Simon’s narrative at an end, everyone got up and hurried off to make preparations for the great feast. Rury took the two boys aside and explained that they were to accompany Simon and the Fir Bolg men to a spot set aside for their use on the upper level. Liber, meanwhile, guided Eny and the women to a private chamber towards the rear of the Tellach.
Just before the two groups parted company, Eny managed to nab a spare bolg from Rury and slipped it into Morgan’s hands. Nodding his thanks, Morgan reached under the table, retrieved the concealed sword, and discreetly thrust it into the mouth of the floppy bag. To his surprise and pleasure, it disappeared completely inside—blade, hilt, and pommel. Securing the flap with a thong, he tied the bolg to his belt and followed Simon and Rury up the steps to the raised gallery on the other side of the scarlet pillars.
Five tall Danaans were waiting for them there. Each of them had curled yellow hair hanging down to the shoulders. Each wore a flowing shirt of red, blue, or green silk and had a speckled cloak about his shoulders. They all had towels draped over their arms, and before them stood a big wooden vat banded with thick hoops of iron and filled to the brim with steaming water.
“Now off with those filthy things and into the tub,” said Simon. “There’s a time and a place for everything, and a high feast in the Great Hall is neither the time nor the place for dirty boys in ragged clothes.”
“Me? Take a bath with him?” Morgan blushed and looked around for a way of escape.
“Ragged?” protested Baxter. “These pants came from Saks!”
But the attendants were swift and efficient, and in the blink of an eye both boys were splashing in the water.
Once thoroughly soused, scrubbed, and dried, they were dressed in fresh suits of clothes: purple cloaks, white tunics, red waistcoats, and shoes of soft leather. To complete their outfits, each received a silver belt with a gold-hilted sword in a silver scabbard.

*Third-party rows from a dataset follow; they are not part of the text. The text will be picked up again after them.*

<file path="src/rtl/ultrasonic_ranger.sv">
// ----------------------------------------------------------------------------
// ultrasonic_ranger
//
// Drives an HC-SR04-class ultrasonic sensor and converts the width of its echo
// pulse into a 12-bit distance in centimetres. One measurement is started per
// PERIOD_CLKS clocks. A missing echo is reported as MAX_CM with oTIMEOUT set,
// and a long echo is clamped to MAX_CM.
//
// Build option:
//   AVG4_EN  when defined, oDISTANCE is the floor of the mean of the last four
//            results, using a 14-bit sum. The first result after reset seeds
//            all four history slots. Timeout results are included in the mean.
//            No latency is added.
//            When undefined, oDISTANCE is the latest raw result and no history
//            is kept.
//
// Ports:
//   iCLK_18_4  in   1   system clock (18.432 MHz nominal)
//   iRST_N     in   1   asynchronous active-low reset
//   iECHO      in   1   sensor echo, asynchronous to iCLK_18_4
//   oTRIG      out  1   sensor trigger pulse, TRIG_CLKS wide
//   oDISTANCE  out  12  last measured distance in cm; held between updates
//   oVALID     out  1   one-cycle strobe, coincident with each oDISTANCE update
//   oTIMEOUT   out  1   last measurement saw no echo; held until the next update
//
// Timing, counted from the cycle the FSM enters TRIG (period counter == 0):
//   - oTRIG is a registered copy of "state is TRIG". It is high from cycle 1
//     through cycle TRIG_CLKS.
//   - The echo-wait window opens at cycle TRIG_CLKS. If no echo arrives, oVALID
//     fires WAIT_CLKS cycles after the first cycle in which oTRIG is low.
//   - The reported distance is floor(echo_width / CM_CLKS), clamped to MAX_CM.
// ----------------------------------------------------------------------------
module ultrasonic_ranger #(
  parameter int unsigned TRIG_CLKS   = 185,
  parameter int unsigned CM_CLKS     = 1069,
  parameter int unsigned PERIOD_CLKS = 1105920,
  parameter int unsigned WAIT_CLKS   = 552960,
  parameter int unsigned MAX_CM      = 400
) (
  input  logic        iCLK_18_4,
  input  logic        iRST_N,
  input  logic        iECHO,
  output logic        oTRIG,
  output logic [11:0] oDISTANCE,
  output logic        oVALID,
  output logic        oTIMEOUT
);

  // --------------------------------------------------------------------------
  // Counter widths and terminal counts
  // --------------------------------------------------------------------------
  localparam int unsigned TRIG_W   = (TRIG_CLKS   > 1) ? $clog2(TRIG_CLKS)   : 1;
  localparam int unsigned CM_W     = (CM_CLKS     > 1) ? $clog2(CM_CLKS)     : 1;
  localparam int unsigned WAIT_W   = (WAIT_CLKS   > 1) ? $clog2(WAIT_CLKS)   : 1;
  localparam int unsigned PERIOD_W = (PERIOD_CLKS > 1) ? $clog2(PERIOD_CLKS) : 1;

  localparam logic [TRIG_W-1:0]   TRIG_LAST   = TRIG_W'(TRIG_CLKS - 1);
  localparam logic [CM_W-1:0]     CM_LAST     = CM_W'(CM_CLKS - 1);
  localparam logic [WAIT_W-1:0]   WAIT_LAST   = WAIT_W'(WAIT_CLKS - 1);
  localparam logic [PERIOD_W-1:0] PERIOD_LAST = PERIOD_W'(PERIOD_CLKS - 1);
  localparam logic [11:0]         MAX_VAL     = 12'(MAX_CM);

  typedef enum logic [2:0] {
    ST_TRIG,
    ST_WAIT,
    ST_MEAS,
    ST_DONE,
    ST_HOLD
  } state_e;

  // --------------------------------------------------------------------------
  // Echo synchronizer and edge detect
  // echo_q[0..1] form the two-flop synchronizer. echo_q[2] holds the previous
  // synced value. Rise and fall are registered, so an edge on the pin reaches
  // the FSM after 3 clocks. Both edges are delayed equally, so the measured
  // width is unaffected.
  // --------------------------------------------------------------------------
  logic [2:0] echo_q;
  logic       rise_q;
  logic       fall_q;

  always_ff @(posedge iCLK_18_4 or negedge iRST_N) begin
    if (!iRST_N) begin
      echo_q <= '0;
      rise_q <= 1'b0;
      fall_q <= 1'b0;
    end else begin
      // NOTE: sequential state uses non-blocking assignments only, so every
      // flop samples the pre-edge value of every other flop.
      echo_q <= {echo_q[1:0], iECHO};
      rise_q <= echo_q[1] & ~echo_q[2];
      fall_q <= ~echo_q[1] & echo_q[2];
    end
  end

  // --------------------------------------------------------------------------
  // Free-running period counter. Its wrap marks the start of each cycle, but
  // the wrap is acted on only in HOLD.
  // --------------------------------------------------------------------------
  logic [PERIOD_W-1:0] period_q;
  logic [PERIOD_W-1:0] period_d;
  logic                period_wrap;

  always_comb begin
    period_wrap = (period_q == PERIOD_LAST);
    period_d    = period_wrap ? '0 : period_q + 1'b1;
  end

  always_ff @(posedge iCLK_18_4 or negedge iRST_N) begin
    if (!iRST_N) begin
      period_q <= '0;
    end else begin
      period_q <= period_d;
    end
  end

  // --------------------------------------------------------------------------
  // Measurement FSM
  // cm_q doubles as the result register: the counted centimetres on an echo
  // fall, or MAX_CM on clamp or timeout. res_to_q records whether the result
  // came from a timeout.
  // --------------------------------------------------------------------------
  state_e              state_q,    state_d;
  logic [TRIG_W-1:0]   trig_cnt_q, trig_cnt_d;
  logic [WAIT_W-1:0]   wait_cnt_q, wait_cnt_d;
  logic [CM_W-1:0]     sub_q,      sub_d;
  logic [11:0]         cm_q,       cm_d;
  logic                res_to_q,   res_to_d;

  always_comb begin
    // NOTE: every combinational output gets a default before the case, so no
    // path leaves a variable unassigned and no latch is inferred.
    state_d    = state_q;
    trig_cnt_d = trig_cnt_q;
    wait_cnt_d = wait_cnt_q;
    sub_d      = sub_q;
    cm_d       = cm_q;
    res_to_d   = res_to_q;

    unique case (state_q)
      ST_TRIG: begin
        if (trig_cnt_q == TRIG_LAST) begin
          trig_cnt_d = '0;
          wait_cnt_d = '0;
          state_d    = ST_WAIT;
        end else begin
          trig_cnt_d = trig_cnt_q + 1'b1;
        end
      end

      // An echo that is already high when WAIT is entered produces no rise,
      // so this path ends in a timeout.
      ST_WAIT: begin
        if (rise_q) begin
          sub_d   = '0;
          cm_d    = '0;
          state_d = ST_MEAS;
        end else if (wait_cnt_q == WAIT_LAST) begin
          cm_d     = MAX_VAL;
          res_to_d = 1'b1;
          state_d  = ST_DONE;
        end else begin
          wait_cnt_d = wait_cnt_q + 1'b1;
        end
      end

      // The cycle that sees the fall still counts. An echo of exactly
      // N*CM_CLKS clocks therefore reports N, and anything shorter truncates.
      ST_MEAS: begin
        if (sub_q == CM_LAST) begin
          sub_d = '0;
          cm_d  = cm_q + 12'd1;
        end else begin
          sub_d = sub_q + 1'b1;
        end
        if (fall_q || (cm_d == MAX_VAL)) begin
          res_to_d = 1'b0;
          state_d  = ST_DONE;
        end
      end

      ST_DONE: begin
        state_d = ST_HOLD;
      end

      ST_HOLD: begin
        if (period_wrap) begin
          trig_cnt_d = '0;
          state_d    = ST_TRIG;
        end
      end

      default: begin
        state_d = ST_TRIG;
      end
    endcase
  end

  always_ff @(posedge iCLK_18_4 or negedge iRST_N) begin
    if (!iRST_N) begin
      state_q    <= ST_TRIG;
      trig_cnt_q <= '0;
      wait_cnt_q <= '0;
      sub_q      <= '0;
      cm_q       <= '0;
      res_to_q   <= 1'b0;
    end else begin
      state_q    <= state_d;
      trig_cnt_q <= trig_cnt_d;
      wait_cnt_q <= wait_cnt_d;
      sub_q      <= sub_d;
      cm_q       <= cm_d;
      res_to_q   <= res_to_d;
    end
  end

  // --------------------------------------------------------------------------
  // Value loaded into oDISTANCE on DONE
  // --------------------------------------------------------------------------
  logic [11:0] dist_new;

`ifdef AVG4_EN
  // hist_q[0] is the newest previous result. The new result is summed with
  // the three most recent previous results, so the mean is ready in DONE.
  logic [11:0] hist_q [3];
  logic        hist_vld_q;
  logic [13:0] avg_sum;

  always_comb begin
    if (hist_vld_q) begin
      avg_sum = 14'(cm_q) + 14'(hist_q[0]) + 14'(hist_q[1]) + 14'(hist_q[2]);
    end else begin
      avg_sum = {cm_q, 2'b00};
    end
    dist_new = 12'(avg_sum >> 2);
  end

  always_ff @(posedge iCLK_18_4 or negedge iRST_N) begin
    if (!iRST_N) begin
      // NOTE: this history is only three words of control-relevant state, so
      // it is reset as flops. A large RAM-style array would be left unreset.
      for (int i = 0; i < 3; i++) begin
        hist_q[i] <= '0;
      end
      hist_vld_q <= 1'b0;
    end else if (state_q == ST_DONE) begin
      if (!hist_vld_q) begin
        for (int i = 0; i < 3; i++) begin
          hist_q[i] <= cm_q;
        end
      end else begin
        hist_q[2] <= hist_q[1];
        hist_q[1] <= hist_q[0];
        hist_q[0] <= cm_q;
      end
      hist_vld_q <= 1'b1;
    end
  end
`else
  assign dist_new = cm_q;
`endif

  // --------------------------------------------------------------------------
  // Registered outputs
  // oTRIG lags the TRIG state by one cycle. This keeps it low during reset and
  // gives exactly TRIG_CLKS high cycles.
  // --------------------------------------------------------------------------
  logic        trig_q;
  logic        valid_q;
  logic        timeout_q;
  logic [11:0] dist_q;

  always_ff @(posedge iCLK_18_4 or negedge iRST_N) begin
    if (!iRST_N) begin
      trig_q    <= 1'b0;
      valid_q   <= 1'b0;
      timeout_q <= 1'b0;
      dist_q    <= MAX_VAL;
    end else begin
      trig_q  <= (state_q == ST_TRIG);
      valid_q <= (state_q == ST_DONE);
      if (state_q == ST_DONE) begin
        dist_q    <= dist_new;
        timeout_q <= res_to_q;
      end
    end
  end

  assign oTRIG     = trig_q;
  assign oVALID    = valid_q;
  assign oTIMEOUT  = timeout_q;
  assign oDISTANCE = dist_q;

endmodule

</file>
<file path="config.mk">
export PLATFORM = sky130hd
export DESIGN_NAME = ultrasonic_ranger
export DESIGN_NICKNAME = d
export VERILOG_FILES = /design/src/rtl/ultrasonic_ranger.sv
export SDC_FILE = /design/constraint.sdc
export NUM_CORES = 1
export LEC_CHECK = 0
export CAP_MARGIN = 20
export CORE_ASPECT_RATIO = 0.8
export CORE_UTILIZATION = 25
export CTS_CLUSTER_SIZE = 40
export DETAILED_ROUTE_END_ITERATION = 10
export GPL_TIMING_DRIVEN = 0
export PLACE_DENSITY = 0.41
export SYNTH_ARGS = -nofsm -noshare
export SYNTH_HDL_FRONTEND = slang
export SYNTH_SLANG_ARGS = --single-unit
</file>
<file path="constraint.sdc">
create_clock -name iCLK_18_4 -period 4.6 [get_ports iCLK_18_4]
set_clock_uncertainty 0.2 [all_clocks]
set_input_delay 1.38 -clock iCLK_18_4 [delete_from_list [all_inputs] [get_ports iCLK_18_4]]
set_output_delay 1.38 -clock iCLK_18_4 [all_outputs]
set_load 0.01 [all_outputs]
</file>
==> results of run 1 <==
## state kept, by name, indices dropped and copies added, names as in the netlist
| register | cells |
|---|---|
| period_q | 21 |
| wait_cnt_q | 20 |
| cm_q | 12 |
| oDISTANCE | 12 |
| sub_q | 11 |
| trig_cnt_q | 8 |
| echo_q | 3 |
| state_q | 3 |
| fall_q | 1 |
| oTIMEOUT | 1 |
| oTRIG | 1 |
| oVALID | 1 |
| res_to_q | 1 |
| rise_q | 1 |
## cell usage after synthesis (all sizes together), types with 6 or more instances
library cell  count  area (um^2)
nand2b            6         45.0
mux2             13          150
nand3            27          135
nand4             9         68.8
nor2             52          205
o21ai            46          230
clkbuf            9         35.0
ha                7         87.6
dfrtp            93         2330
buf               8         50.1
nor2b             7         43.8
a21oi             8         40.0
inv              12         45.0
xor2             17          149
and3             19          120
nor4             12         90.1
xnor2            24          210
nor3             11         71.3
nand2            62          233
## final cells by class
cell class              instances  area share
plain buffers                  17      0.0150
clock buffers                  10      0.0403
clock inverters                 6      0.0161
inverters                      12     0.00792
multi-input cells             372       0.407
flip-flops and latches         96       0.423
well taps                     258      0.0568
repair buffers                 18      0.0343
## metrics by stage
stage                     total power, W  utilization  setup TNS [ps]  instances  worst slack, ps
after global placement          0.000885        0.282         -177990        772            -1900
final                            0.00168        0.300               0        789             1610
after global routing             0.00175        0.300               0        789             1560
after CTS                        0.00171        0.300               0        789             1580
after floorplan                 0.000864            -               0        497             2300
after detailed placement        0.000888        0.283               0        773             1970
## worst max-delay path by stage
stage	start	endpoint	slack (ps)	cells after the start
final	oDISTANCE[8]	oDISTANCE[8]	1610	1
after global routing	oDISTANCE[8]	oDISTANCE[8]	1560	1
after CTS	oDISTANCE[8]	oDISTANCE[8]	1580	1
after detailed placement	oDISTANCE[8]	oDISTANCE[8]	1970	1
after global placement	iRST_N	sub_q[7]	-1900	1
after floorplan	wait_cnt_q[0]	wait_cnt_q[19]	2300	7
## kinds of logic (layout without fill, tap and decap cells)
kind of cell	count (synthesis)	after routing	synth area share
compound gates	75	75	0.0888
buf+inv	29	63	0.0268
xor+xnor	41	41	0.0740
fa+ha+maj	7	7	0.0181
mux	16	16	0.0372
flops	96	96	0.496
simple gates	233	233	0.259
## worst reg2reg max path: stages (launching register included)
cell,delay (ps)
dfrtp_1,410
ha_1,230
nand4_2,160
or4_4,600
nor3_4,280
nor3_2,120
nand3_1,120
mux2_2,330
## per-layer routing
layer,GRT usage,routed length [um]
met1,0.174,5720
met2,0.165,4480
met3,0.0304,353
met4,0.0360,133
met5,0,0
## placed cells by master (no fill, tap or decap), types with 16 or more instances in the layout
| cell | instances |
|---|---|
| dfrtp_1 | 93 |
| xor2_1 | 17 |
| clkdlybuf4s50_1 | 16 |
| nand3_1 | 27 |
| nand2_1 | 62 |
| xnor2_1 | 24 |
| o21ai_0 | 45 |
| nor2_1 | 50 |
| and3_1 | 18 |
## report_power, final
part           internal [W]  leakage (nW)  switching (W)
clock network      0.000480         0.157       0.000331
registers          0.000846          1.29     0.00000140
logic            0.00000433          1.00      0.0000174
total               0.00133          2.45       0.000350
==> flow_summary.ini, run 1 <==
[run]
maxCapViolCount = 0

[worst_setup_path]
end_kind = primary output
crit_family = flip-flops
rr_startpoint = wait_cnt_q[0]
cp.required_ps = 3020
start_kind = flip-flop
crit_fanout = 2
cp.arrival_ps = 1410
reg2reg_depth = 7
cp_slowest_stage_delay_ps = 540
cpMaxStageDelayCell = dfstp_2
critPathKind = reg2out
reg2reg_to = wait_cnt_q[19]
reg2reg_setup_slack_ps = 2040
path_buf_inv = 1
path_cells = clkdlybuf4s50_1

[hold_path]
min_from = echo_q[0]
holdCritPathClass = reg2reg
whs_endpoint = echo_q[1]
hold_depth = 0

[timing]
worstMarginPinSlew_ps = 712
slew_violations = 0
hold_violations = 0
fin_crit_ps = 2990
grt_setup_unrepaired = no
min_period_over_period = 0.650
clock.fmax_mhz = 335
setup_viol = 0
timing.slew.headroom = 0.525
timing.hold.ws_ps = 167

[floorplan]
die_x_um = 158
io-pin-count = 18
dieArea_mm2 = 0.0200
row_count = 45
start_util = 0.256
die_y_um = 127
core_mm2 = 0.0190

[route]
firstDrtPassIters = 4
wirelength_um = 10700
viasPerCell = 4.57
drtAntennaViolNets = 0
via_count = 3604
wire_per_inst_um = 13.5
drcViolationCount = 0
drt_iter0_drc = 229

[synthesis]
synthesis.area_mm2 = 0.00485
syn_avg_cell_area_um2 = 9.76
synth-async-reset-ratio = 1.00
synth_edf_count = 0
postSynthCellCount = 497
yosysWarningCount = 0
synth_fp_nets = 507
ys_seq_area_frac = 0.496
yosysUniqueCellTypes = 59
synth_seq_cells = 96
ys.flop_type = dfrtp_1

[final_layout]
drive_above_1_share = 0.109
fillCellCount = 2020
insertedDiodeCount = 0
nets = 536
syn_to_final_growth_pct = 17.3
fin_area_mm2 = 0.00569
multi_input_area_mm2 = 0.00231
regArea_mm2 = 0.00241

[global_routing]
grt_first_pass_wirelength_um = 18400
antenna_found_initial = 0
grt_pass1_vias = 3575
grt_max_degree = 52
grt-ovfl-total = 0
grt_usage = 0.118

[placement]
dp_hpwl_um = 7370
dpl_cell_area_mm2 = 0.00537
globalplace.congestion = 0.749
io_buffers = 17

[cts]
path_clk_slew_ps = 70
clock_sinks = 96
post-cts-setup-buffer-count = 0
cts_resized = 0
clock_latency_ps = 350
cts_tree = done
cts_buffers = 9
clock_path_buffers = 2
cts_hold_buf = 0
cts_max_level = 3
clockRootBuffer = clkbuf_16

[status]
status = finished, final reports clean

[power_and_ir_drop]
vdd_drop_max_uv = 172
power_density_mw_per_mm2 = 295
p_leak_nw = 2.45
Note: power is estimated with default switching activity, not from simulation.
==> run 2, diff against run 1 <==
Settings changed: PLACE_DENSITY 0.41 to 0.43.
Clock period 4.6 ns to 2.55 ns, I/O delays scaled along.
==> run 2 against run 1 <==
  * Register-to-register slack lost 1900 ps
  * Via count up 0.11%
  * Critical endpoint is now wait_cnt_q[19]
  * Worst setup slack lost 1500 ps
  * Critical path type is now reg2reg
==> flow_summary.ini, run 2 (synthesized netlist as in run 1, its figures left out) <==
[cts]
clock_path_buffers = 2
clock_latency_ps = 350
cts_max_level = 3
path_clk_slew_ps = 70
cts_buffers = 9
clock_sinks = 96
clockRootBuffer = clkbuf_16
cts_tree = done

[final_layout]
final_common_cell = dfrtp_1
multi_input_area_mm2 = 0.00240
nets = 537
drive_above_1_share = 0.145
final_cell_mix = dfrtp_1 (92), nand2_1 (62), nor2_1 (48)
regMostFlops = period_q
reg_top3 = period_q x21, wait_cnt_q x20
fillCellCount = 1998
syn_to_final_growth_pct = 19.0
largest_reg_flops = 21
insertedDiodeCount = 0
regArea_mm2 = 0.00241
fin_util = 0.304

[timing]
clock.fmax_mhz = 411
fin_crit_ps = 2430
setup_viol = 0
timing.slew.headroom = 0.534
worstMarginPinSlew_ps = 689
grt_setup_unrepaired = yes
hold_violations = 0
slew_violations = 0
min_period_over_period = 0.954

[power_and_ir_drop]
p_switching_w = 0.000616
internal-power_w = 0.00232
clock_power_share = 0.466
power.total_w = 0.00294
p_leak_nw = 2.46
vdd_drop_max_uv = 282
power_density_mw_per_mm2 = 509
p_sw_frac = 0.210
seqPwrFrac = 0.521
power_frac_comb = 0.013

[floorplan]
core_mm2 = 0.0190
io-pin-count = 18
dieArea_mm2 = 0.0200
die_y_um = 127
row_count = 45
die_x_um = 158
start_util = 0.256

[route]
firstDrtPassIters = 4
drcViolationCount = 0
drtAntennaViolNets = 0
wirelength_um = 10500
drt_iter0_drc = 162
viasPerCell = 4.57
via_count = 3608
wire_per_inst_um = 13.3

[worst_setup_path]
end_kind = flip-flop
start_kind = flip-flop
critPathKind = reg2reg
cp.arrival_ps = 2470
cp.required_ps = 2590
crit_fanout = 5

[hold_path]
holdCritPathClass = reg2reg

[placement]
dp_hpwl_um = 7330
io_buffers = 17
globalplace.congestion = 0.750

[status]
status = finished, final reports clean

[global_routing]
grt_first_pass_wirelength_um = 18100
grt_pass1_vias = 3570
grt_usage = 0.115
grt_max_degree = 55
grt-ovfl-total = 0
antenna_found_initial = 0

[run]
maxCapViolCount = 0
==> run 2: power by group through the flow <==
stage / combinational, W / clock, W / sequential, W
floorplan: 0.00000172 / 0 / 0.00156
global placement: 0.0000369 / 0 / 0.00156
detailed placement: 0.0000430 / 0 / 0.00156
CTS: 0.0000426 / 0.00144 / 0.00153
global route: 0.0000468 / 0.00150 / 0.00153
finish: 0.0000391 / 0.00137 / 0.00153
==> run 2: per-stage QoR <==
| stage | TNS (ps) | std cells | area, um^2 | setup WS [ps] | hold WS, ps |
|---|---|---|---|---|---|
| CTS | 0 | 790 | 5680 | 2.46 | 177 |
| floorplan | 0 | 497 | 4850 | 245 | 131 |
| detailed placement | -544 | 773 | 5370 | -67.1 | 161 |
| global placement | -310380 | 772 | 5340 | -3280 | 178 |
| global route | -8.67 | 790 | 5770 | -5.94 | 183 |
| finish | 0 | 790 | 5770 | 117 | 173 |
==> run 2: what timing repair did <==
action,4_1_cts,5_1_grt
gates resized for setup,2,19
endpoints found under the setup margin,16,34
hold buffers,0,0
pin swaps,1,2
setup buffers,1,1
==> run 2: path summary, 6_finish.rpt <==
path	cells past startpoint	slack, ps	end	startpoint
min reg2reg	0	170	echo_q[1]	echo_q[0]
max in group asynchronous	2	1260	wait_cnt_q[0]	iRST_N
min in group asynchronous	1	210	period_q[8]	iRST_N
min	0	170	echo_q[1]	echo_q[0]
max	7	120	wait_cnt_q[19]	wait_cnt_q[0]
max reg2reg	7	120	wait_cnt_q[19]	wait_cnt_q[0]
==> run 2: critical path, cell delays in order (launching register included) <==
cell	delay, ps
dfrtp_2	400
ha_2	220
nand4_4	130
or4_4	590
nor3_4	220
nor3_2	110
nand3_1	110
mux2_2	330
==> run 2: cell type report <==
type	count	area share
repair buffers	20	0.0364
clock buffers	11	0.0421
clock inverters	5	0.00976
well taps	258	0.0560
plain buffers	16	0.0152
multi-input cells	372	0.416
inverters	12	0.00781
flip-flops and latches	96	0.417
==> run 2: per-layer routing <==
layer / track usage / vias to the layer above / share of wire
met3: 0.0287 / 7 / 0.031
met5: 0 / - / 0
met2: 0.175 / 40 / 0.46
met1: 0.159 / 1766 / 0.50
li1: - / 1795 / -
met4: 0.0377 / 0 / 0.0088
==> run 3, diff against run 2 <==
Settings changed: DONT_BUFFER_PORTS from default to 1, PLACE_DENSITY 0.43 to 0.42, RECOVER_POWER from default to 50, SKIP_LAST_GASP from default to 1.
==> run 3 against run 2 <==
  * Die area stayed put
  * Wire length is 1.0% higher
  * The flow now finishes with violations (hold timing)
  * Cell area is 3.8% lower
  * Register-to-register slack hardly changed
  * Worst setup slack better by 1.6 ps
  * Sequential power hardly changed
  * Sequential cell count stayed put
  * Largest power group unchanged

Baxter stood admiring his reflection in the surface of a polished bronze shield. First he turned this way, then that. Then he fluffed his hair, smoothed his coat, and preened like a peacock. At last he drew the sword, sheathed it, drew it again, and brandished it in the air.
Oh, brother! thought Morgan. But in his heart of hearts he had to admit that he understood what the other boy was feeling. He was, in fact, nearly bursting with the expectation of good things to come. A day or two ago (as he measured time) his cause had appeared hopeless. Yet now, in the blink of an eye, everything had changed. Here he was in the Sidhe, armed and decked out like hero! He was close—very close indeed—to the place where the enchantress was holding his father. It was only a matter of time now. He felt sure of it.
Catching a glimpse of his own reflection, he struck a pose and smiled. Like Baxter, he smoothed the folds of his rich cloak. Like Baxter, he readjusted his belt and ran his fingertips over the snowy sheen of his silken shirt. But unlike his companion, he did not complete the ritual by reaching for the hilt of the Danaan sword. Instead, he patted the lumpy leather satchel hanging at his belt. Nothing can stop me now, he thought.
Meanwhile, Baxter was still twirling the glittering sword above his head. Twice he whirled it, then a third time. But his face changed as he lowered the blade and stooped to examine it in the light of a torch.
“I don’t get it,” he scowled, a cloud of disappointment shadowing his forehead. He turned and fixed his gaze upon the Danaan blade hanging at Morgan’s side. All at once a cold light dawned in his eyes. “Hey—,” he said slowly. “Whatever happened to—?”
“This way to the banquet!” interrupted a bold, cheery voice. And there before them stood Simon Brach, no longer a grizzled janitor but a resplendent Danaan Chief—the dashing, golden-haired, scarlet-cloaked Ollamh Folla.